Numerical simulation and experimental demonstration of the C-\(\text {R}^{\pi }_{\pm x}\) gate. (a), (b) The simulation to demonstrate the selectivity of the C-\(\text {R}^{\pi }_{\pm x}\) gate. The isotropic (anisotropic) coupling strength increases along x (y) axis. The fidelity between the simulated propagator and the objective propagator (the independent propagator) is represented as different colors in (a) (b). The white cross is the objective coupling strength of the NV-\(C_1\) C-\(\text {R}^{\pi }_{\pm x}\) gate. The selected range of isotropic coupling \(\gamma _z\) is about 10 kHz. (c) The diagram to test the capability of coherence keeping of the C-\(\text {R}^{\phi }_{\pm x}\) gate. We prepare the electron spin in superposition state and apply C-\(\text {R}^{\phi }_{\pm x}\) gates repeatedly. (d) The coherence of the NV electron spin as a function of the gate number. The fitted coherence time is about 1.02 ms. (e) The diagram to observe the nuclear rotation with C-\(\text {R}^{\phi }_{\pm x}\) gates applied. By preparing the electron spin in different states, the nuclear spin rotates along opposite axis with the application of the C-\(\text {R}^{\phi }_{\pm x}\) gates. The superposition state on C\(_1\) is prepared with similar method in Fig.2(c). (f) The nuclear rotation under repetitively applying the C-\(\text {R}^{\phi }_{\pm x}\) gate, with different electron states. The red (blue) points are the result with electron spin in \(m_s=0\) (\(m_s=+1\)) state

4 Discussion

We realized optimal control in weak coupling system for the first time. In our optimization, the hyperfine interaction between the evolving bath and the central spin is decoupled. The performance of the new method is demonstrated in experiments. The advantages of the new method are being a high fidelity control and the robustness to quasi-static noise, of the optimal control is inherited by the new method.

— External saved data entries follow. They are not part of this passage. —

File: src/rtl/i2c_target_regfile.sv
// I2C target (7-bit address) with an auto-incrementing 8-bit register file.
// SCL/SDA are oversampled on clk; an optional per-register even parity bit flags corrupted bus reads.
module i2c_target_regfile #(
  parameter int NUM_REGS    = 16,
  parameter int SYNC_STAGES = 2,
  parameter int PARITY_EN   = 0,
  localparam int IDX_W      = (NUM_REGS > 1) ? $clog2(NUM_REGS) : 1
) (
  input  logic             clk,
  input  logic             rst_n,
  input  logic [6:0]       slave_addr,
  input  logic             scl_i,
  input  logic             sda_i,
  output logic             sda_oe,
  input  logic [IDX_W-1:0] app_idx,
  output logic [7:0]       app_rdata,
  output logic             bus_wr_pulse,
  output logic [IDX_W-1:0] bus_wr_idx,
  output logic [7:0]       bus_wr_data,
  output logic             busy,
  input  logic             par_inject,
  output logic             parity_err
);

  localparam logic [2:0] ST_IDLE = 3'd0;
  localparam logic [2:0] ST_ADDR = 3'd1;
  localparam logic [2:0] ST_PTR  = 3'd2;
  localparam logic [2:0] ST_WR   = 3'd3;
  localparam logic [2:0] ST_RD   = 3'd4;
  localparam logic [2:0] ST_WAIT = 3'd5;

  function automatic logic even_par(input logic [7:0] d);
    return ^d;
  endfunction

  function automatic logic [IDX_W-1:0] next_ptr(input logic [IDX_W-1:0] p);
    if (32'(p) == 32'(NUM_REGS - 1)) begin
      return {IDX_W{1'b0}};
    end else begin
      return p + IDX_W'(1);
    end
  endfunction

  logic [SYNC_STAGES-1:0] r_scl_sync;
  logic [SYNC_STAGES-1:0] r_sda_sync;
  logic                   r_scl_q;
  logic                   r_sda_q;

  logic [2:0]             r_state;
  logic [3:0]             r_bit_cnt;
  logic                   r_ack;
  logic [7:0]             r_shift;
  logic [IDX_W-1:0]       r_ptr;
  logic                   r_busy;
  logic                   r_sda_oe;
  logic                   r_rw;
  logic                   r_mack;
  logic                   r_wr_pulse;
  logic [IDX_W-1:0]       r_wr_idx;
  logic [7:0]             r_wr_data;
  logic                   r_par_err;
  logic                   r_inj_pend;
  logic [7:0]             r_regs [NUM_REGS];
  logic                   r_par  [NUM_REGS];

  logic w_scl;
  logic w_sda;
  logic w_scl_rise;
  logic w_scl_fall;
  logic w_start;
  logic w_stop;
  logic w_ptr_ok;
  logic w_do_load;
  logic [7:0] w_rd_byte;
  logic w_rd_par_bad;

  assign w_scl      = r_scl_sync[SYNC_STAGES-1];
  assign w_sda      = r_sda_sync[SYNC_STAGES-1];
  assign w_scl_rise = w_scl & ~r_scl_q;
  assign w_scl_fall = ~w_scl & r_scl_q;
  assign w_start    = r_scl_q & w_scl & r_sda_q & ~w_sda;
  assign w_stop     = r_scl_q & w_scl & ~r_sda_q & w_sda;
  assign w_ptr_ok   = (32'(r_shift) < 32'(NUM_REGS));
  assign w_rd_byte  = r_regs[r_ptr];
  assign w_rd_par_bad = (PARITY_EN != 0) && (even_par(w_rd_byte) != r_par[r_ptr]);

  // A read byte is fetched on the SCL fall closing our address ACK or a master ACK.
  assign w_do_load = ~w_start & ~w_stop & w_scl_fall & r_ack &
                     (((r_state == ST_ADDR) & r_rw) | ((r_state == ST_RD) & r_mack));

  // Pin synchronisers plus one delayed copy for edge and START/STOP detection.
  always_ff @(posedge clk or negedge rst_n) begin
    if (!rst_n) begin
      r_scl_sync <= {SYNC_STAGES{1'b1}};
      r_sda_sync <= {SYNC_STAGES{1'b1}};
      r_scl_q    <= 1'b1;
      r_sda_q    <= 1'b1;
    end else begin
      r_scl_sync <= {r_scl_sync[SYNC_STAGES-2:0], scl_i};
      r_sda_sync <= {r_sda_sync[SYNC_STAGES-2:0], sda_i};
      r_scl_q    <= w_scl;
      r_sda_q    <= w_sda;
    end
  end

  // Protocol FSM, register file and bus-side strobes.
  always_ff @(posedge clk or negedge rst_n) begin
    if (!rst_n) begin
      r_state    <= ST_IDLE;
      r_bit_cnt  <= 4'd0;
      r_ack      <= 1'b0;
      r_shift    <= 8'd0;
      r_ptr      <= {IDX_W{1'b0}};
      r_busy     <= 1'b0;
      r_sda_oe   <= 1'b0;
      r_rw       <= 1'b0;
      r_mack     <= 1'b0;
      r_wr_pulse <= 1'b0;
      r_wr_idx   <= {IDX_W{1'b0}};
      r_wr_data  <= 8'd0;
      r_par_err  <= 1'b0;
      r_inj_pend <= 1'b0;
      for (int i = 0; i < NUM_REGS; i++) begin
        r_regs[i] <= 8'd0;
        r_par[i]  <= 1'b0;
      end
    end else begin
      r_wr_pulse <= 1'b0;
      r_par_err  <= 1'b0;
      if (par_inject) begin
        r_inj_pend <= 1'b1;
      end
      if (w_start) begin
        r_state   <= ST_ADDR;
        r_bit_cnt <= 4'd0;
        r_ack     <= 1'b0;
        r_sda_oe  <= 1'b0;
      end else if (w_stop) begin
        r_state   <= ST_IDLE;
        r_bit_cnt <= 4'd0;
        r_ack     <= 1'b0;
        r_sda_oe  <= 1'b0;
        r_busy    <= 1'b0;
      end else begin
        case (r_state)
          ST_ADDR, ST_PTR, ST_WR: begin
            if (w_scl_rise && !r_ack && (r_bit_cnt < 4'd8)) begin
              r_shift   <= {r_shift[6:0], w_sda};
              r_bit_cnt <= r_bit_cnt + 4'd1;
            end else if (w_scl_fall && !r_ack && (r_bit_cnt == 4'd8)) begin
              case (r_state)
                ST_ADDR: begin
                  if (r_shift[7:1] == slave_addr) begin
                    r_ack    <= 1'b1;
                    r_sda_oe <= 1'b1;
                    r_busy   <= 1'b1;
                    r_rw     <= r_shift[0];
                  end else begin
                    r_state <= ST_IDLE;
                    r_busy  <= 1'b0;
                  end
                end
                ST_PTR: begin
                  if (w_ptr_ok) begin
                    r_ptr    <= r_shift[IDX_W-1:0];
                    r_ack    <= 1'b1;
                    r_sda_oe <= 1'b1;
                  end else begin
                    r_state <= ST_IDLE;
                    r_busy  <= 1'b0;
                  end
                end
                default: begin
                  // Injected fault: store the inverted parity so the next read flags it.
                  r_regs[r_ptr] <= r_shift;
                  r_par[r_ptr]  <= even_par(r_shift) ^ (r_inj_pend | par_inject);
                  r_inj_pend    <= 1'b0;
                  r_wr_pulse    <= 1'b1;
                  r_wr_idx      <= r_ptr;
                  r_wr_data     <= r_shift;
                  r_ptr         <= next_ptr(r_ptr);
                  r_ack         <= 1'b1;
                  r_sda_oe      <= 1'b1;
                end
              endcase
            end else if (w_scl_fall && r_ack) begin
              r_ack     <= 1'b0;
              r_bit_cnt <= 4'd0;
              r_sda_oe  <= 1'b0;
              if (r_state == ST_ADDR) begin
                r_state <= r_rw ? ST_RD : ST_PTR;
              end else begin
                r_state <= ST_WR;
              end
            end
          end
          ST_RD: begin
            if (w_scl_fall && !r_ack) begin
              if (r_bit_cnt < 4'd8) begin
                r_sda_oe  <= ~r_shift[7];
                r_shift   <= {r_shift[6:0], 1'b0};
                r_bit_cnt <= r_bit_cnt + 4'd1;
              end else begin
                r_sda_oe <= 1'b0;
                r_ack    <= 1'b1;
                r_mack   <= 1'b0;
              end
            end else if (w_scl_rise && r_ack) begin
              r_mack <= ~w_sda;
            end else if (w_scl_fall && r_ack && !r_mack) begin
              r_state <= ST_WAIT;
              r_ack   <= 1'b0;
            end
          end
          default: begin
            r_ack <= 1'b0;
          end
        endcase
        if (w_do_load) begin
          r_state   <= ST_RD;
          r_shift   <= {w_rd_byte[6:0], 1'b0};
          r_sda_oe  <= ~w_rd_byte[7];
          r_bit_cnt <= 4'd1;
          r_ack     <= 1'b0;
          r_ptr     <= next_ptr(r_ptr);
          r_par_err <= w_rd_par_bad;
        end
      end
    end
  end

  // Local read port; indices beyond the file read as zero.
  always_comb begin
    app_rdata = 8'd0;
    if (32'(app_idx) < 32'(NUM_REGS)) begin
      app_rdata = r_regs[app_idx];
    end else begin
      app_rdata = 8'd0;
    end
  end

  assign sda_oe       = r_sda_oe;
  assign busy         = r_busy;
  assign bus_wr_pulse = r_wr_pulse;
  assign bus_wr_idx   = r_wr_idx;
  assign bus_wr_data  = r_wr_data;
  assign parity_err   = (PARITY_EN != 0) ? r_par_err : 1'b0;

endmodule

File: config.mk
export PLATFORM = sky130hd
export DESIGN_NAME = i2c_target_regfile
export DESIGN_NICKNAME = d
export VERILOG_FILES = /design/src/rtl/i2c_target_regfile.sv
export SDC_FILE = /design/constraint.sdc
export NUM_CORES = 1
export LEC_CHECK = 0
export CAP_MARGIN = 20
export CORE_AREA = 2 2 179 181
export CTS_CLUSTER_DIAMETER = 80
export DETAILED_ROUTE_END_ITERATION = 10
export DIE_AREA = 0 0 181 183
export PLACE_DENSITY = 0.49
export SYNTH_ARGS = -nofsm -noshare
export SYNTH_HDL_FRONTEND = slang
export SYNTH_SLANG_ARGS = --single-unit
File: constraint.sdc
create_clock -name clk -period 9.9 [get_ports clk]
set_input_delay 2.97 -clock clk [delete_from_list [all_inputs] [get_ports clk]]
set_output_delay 2.97 -clock clk [all_outputs]
set_load 0.01 [all_outputs]
==> qor.txt <==
Status: finished clean
CTS buffer count: 17
DRT iter0 DRCs: 492
Share of synthesized registers carrying an async set or reset: 1.000
Final Max Tran Viols: 0
Row count: 65
Initial antenna violation count: 0
Worst-path clk slew: 0.06 ns
Final RePlAce weighted congestion: 0.7828
Ports: 40
CP top delay family: buffers and inverters
Slowest cell delay on critical path: 0.53 ns
Vias in the first global route: 6293
Worst-path cell chain: buf_2 > buf_4 > mux4_2 > mux4_2 > clkdlybuf4s50_1
Met2 WL: 12570 µm
TritonCTS clock tree: done
DRT Wirelength: 25210 µm
Layout filler cell count: 3097
Crit path buffers/inverters: 3
Logic gate share of total power: 0.075
Hold Violations, Final: 0
Syn Std Cell Area: 9224 µm²
Finished Layout Cells: 1093
NetSw: 484.5 µW
Overflow after GRT: 0
Top FF cell, synth: dfrtp_1
Seq/Total Area, Yosys: 0.4647
Startpoint Class: primary input
Area Overhead vs Synth: 14.51%
Slowest-stage cell, CP: mux4_2
TritonCTS Sinks: 171
Dpl cells: 1060
Synthesized flop and latch total: 171
DRT met1 WL: 11080 µm
Hold Buf Count CTS: 0
Rel. slew slack: 0.3221
Die Span X: 181 µm
I/O Buffers: 37
Top Layer Used: met4
Power Dens Cells: 153.3 nW/µm²
Top area cells in the synthesized netlist: dfrtp_1 45%, mux4_2 19%, mux2_2 16%, nand2_1 2.0%, mux2i_1 1.8%
Net count reported at finish: 700
Post-synth EDFFs: 0
Via density: 5.375
Unrepaired setup endpoints after global routing: false
Clock skew: 0.01267 ns
Most used cell, CP: mux4_2
Synth Instances: 665
H-tree levels: 4
Die ar.: 33120 µm²
Area fraction of the dominant cell type after synthesis: 0.4476
Distinct cells, synth: 64
Clk_lat worst skew: 0.44 ns
Setup bufs post-CTS: 0
Detailed placement HPWL: 16020 µm
DRT Pass-1 Iters: 4
Post-CTS sizing: 0
HP Class: reg -> reg
Starting utilization of the core area: 0.2954
Mapped Nets: 687
Number of max-cap violations: 0
Slew @ Worst Pin: 1.017 ns
Core area: 31230 µm²
Tmin final: 8.352 ns
Vias post-DR: 5875
Cell Area, Placed: 9942 µm²
Internal Power: 1.134 mW
Die H: 183 µm
Crit path kind: in -> out
Avg WL per Cell: 23.07 µm
N_diodes: 0
Largest net degree at the start of global routing: 94
YS warnings: 0
Clock share of power: 0.419
Syn avg cell area: 13.87 µm²
Met3 wire len: 980 µm
Total track usage: 0.1588
Max Freq: 119.7 MHz
Area leader, netlist: dfrtp_1
Switching part of the total: 0.2993
Root Driver: clkbuf_16
Design Area, Final: 10560 µm²
Lkg Pwr: 4.588 nW
Critical Path RT: 6.93 ns
Proportion of layout cells with a drive suffix above 1: 0.3994
Wire length of the first global-routing pass: 39240 µm
TNS Setup: 0 ns
Antenna viol nets, final: 0
Max VDD drop: 115.4 µV
Finish-stage setup viols: 0
Sequential share of power: 0.505
CP max FO: 17
CP arrival: 5.38 ns
Tcrit/Tclk final: 0.8437
Clock Path Buffers: 2
Post-route DRC: 0
Worst setup EP type: output pin
[per-layer routing]
layer / track usage / up-vias
li1: - / 2552
met1: 0.2085 / 3143
met2: 0.2688 / 150
met3: 0.02403 / 30
met4: 0.05593 / 0
met5: 0 / -
[registers in the layout, summed over array words and instances, names as in the netlist, 2 cells and up]
register and flops:
r_regs 128, bus_wr_data 8, r_shift 8, bus_wr_idx 4, r_bit_cnt 4, r_ptr 4
r_state 3, r_scl_sync 2, r_sda_sync 2
[cells by family after synthesis]
family,synth area share
muxes,0.3627
adders and majority gates,0.008139
buffers and inverters,0.02862
other,0.0004066
DFF,0.4647
xor gates and xnor gates,0.007597
and+or+nand+nor,0.07936
AOI/OAI and AO/OA,0.04843
[area by class of cell]
| class | count | area [µm²] | area share |
|---|---|---|---|
| inverter | 10 | 37.54 | 0.003554 |
| sequential | 171 | 4289 | 0.4061 |
| tap | 402 | 503.0 | 0.04762 |
| multi-input combinational | 431 | 4678 | 0.4429 |
| timing repair buffer | 47 | 461.7 | 0.04371 |
| clock buffer | 18 | 439.2 | 0.04158 |
| clock inverter | 14 | 153.9 | 0.01457 |
[power by group through the flow]
stage / clock network (mW) / registers, mW / logic, mW
CTS: 0.694 / 0.819 / 0.122
floorplan: 0 / 0.744 / 0.139
global route: 0.727 / 0.828 / 0.137
detailed placement: 0 / 0.832 / 0.121
finish: 0.679 / 0.818 / 0.122
global placement: 0 / 0.828 / 0.119
[worst paths after layout]
path / startpoint / endpoint / slack, ns / cells past startpoint
worst min register to register: r_scl_sync[0]$_DFF_PN1_ / r_scl_sync[1]$_DFF_PN1_ / 0.36 / 0
worst max-delay path: app_idx[0] / app_rdata[1] / 1.55 / 5
min in group asynchronous: rst_n / r_bit_cnt[3]$_DFFE_PN0P_ / 2.62 / 1
worst min-delay path: r_scl_sync[0]$_DFF_PN1_ / r_scl_sync[1]$_DFF_PN1_ / 0.36 / 0
worst max register to register: r_scl_q$_DFF_PN1_ / r_regs[41]$_DFFE_PN0P_ / 6.89 / 6
max in group asynchronous: rst_n / r_ptr[0]$_DFFE_PN0P_ / 5.91 / 3
[cell usage in the layout (no fill, tap or decap), types with 3 or more instances in the layout]
cell and count:
inv_8 4, clkinvlp_4 3, and3_1 3, dfrtp_1 163
clkdlybuf4s50_1 35, a221oi_1 3, o21ai_0 20, nor2_1 18
a31oi_1 3, clkbuf_16 17, inv_1 9, dfstp_2 6
buf_4 9, nand2b_1 3, inv_6 3, nand3b_1 3
nand2_1 49, mux4_2 76, nor2b_1 6, mux2_2 129
and4_1 3, nand3_1 11, xnor2_1 8, a21oi_1 13
nand3_2 4, nor3b_1 3, nand4_1 3, ha_1 6
mux2i_1 17
[cells in the mapped netlist, types with 3 or more instances]
| cell type | number |
|---|---|
| a31oi_1 | 3 |
| nor2b_1 | 6 |
| and4_1 | 3 |
| dfstp_2 | 6 |
| nand3_1 | 11 |
| and3_1 | 3 |
| nor2_1 | 18 |
| mux4_2 | 76 |
| xnor2_1 | 8 |
| nor3b_1 | 3 |
| ha_1 | 6 |
| o21ai_0 | 20 |
| nand2_1 | 49 |
| clkbuf_1 | 31 |
| nand2b_1 | 3 |
| a21oi_1 | 13 |
| mux2_2 | 129 |
| buf_1 | 4 |
| buf_2 | 16 |
| dfrtp_1 | 165 |
| nand4_1 | 3 |
| a221oi_1 | 3 |
| inv_1 | 9 |
| nand3b_1 | 3 |
| nand3_2 | 4 |
| mux2i_1 | 17 |
[metrics by stage]
stage	hold WS (ns)	power (mW)	util	worst slack, ns
2_1_floorplan	0.3452	0.8832	-	2.418
3_3_place_gp	0.3477	0.9471	0.3183	1.501
3_5_place_dp	0.3519	0.9535	0.3183	1.487
4_1_cts	0.3614	1.636	0.3373	1.490
5_1_grt	0.3644	1.692	0.3382	1.414
6_report	0.3584	1.619	0.3382	1.548
Note: power is estimated with default switching activity, not from simulation.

The radio frequency field can also be applied to manipulate the nuclear spins directly. In this work, the flip-flop between \(^{13}\)C spins has been ignored for the small dipolar interaction. With the applied radio frequency field, the decoupling of the \(^{13}\)C-\(^{13}\)C interaction can also be introduced into the optimization.

The performance of the optimized pulse sequence can be further improved with the feedback control [18]. As the low temperature can extend the coherence time of the NV electron spin [27, 28], the experiments in low temperature should be greatly improved.

The COCT method which presented here is universal, and it can also be extended to other weak-coupling quantum systems. Recently, quantum optimal control is applied in quantum sensing application, especially in NV system. The COCT method can also be applied in this area.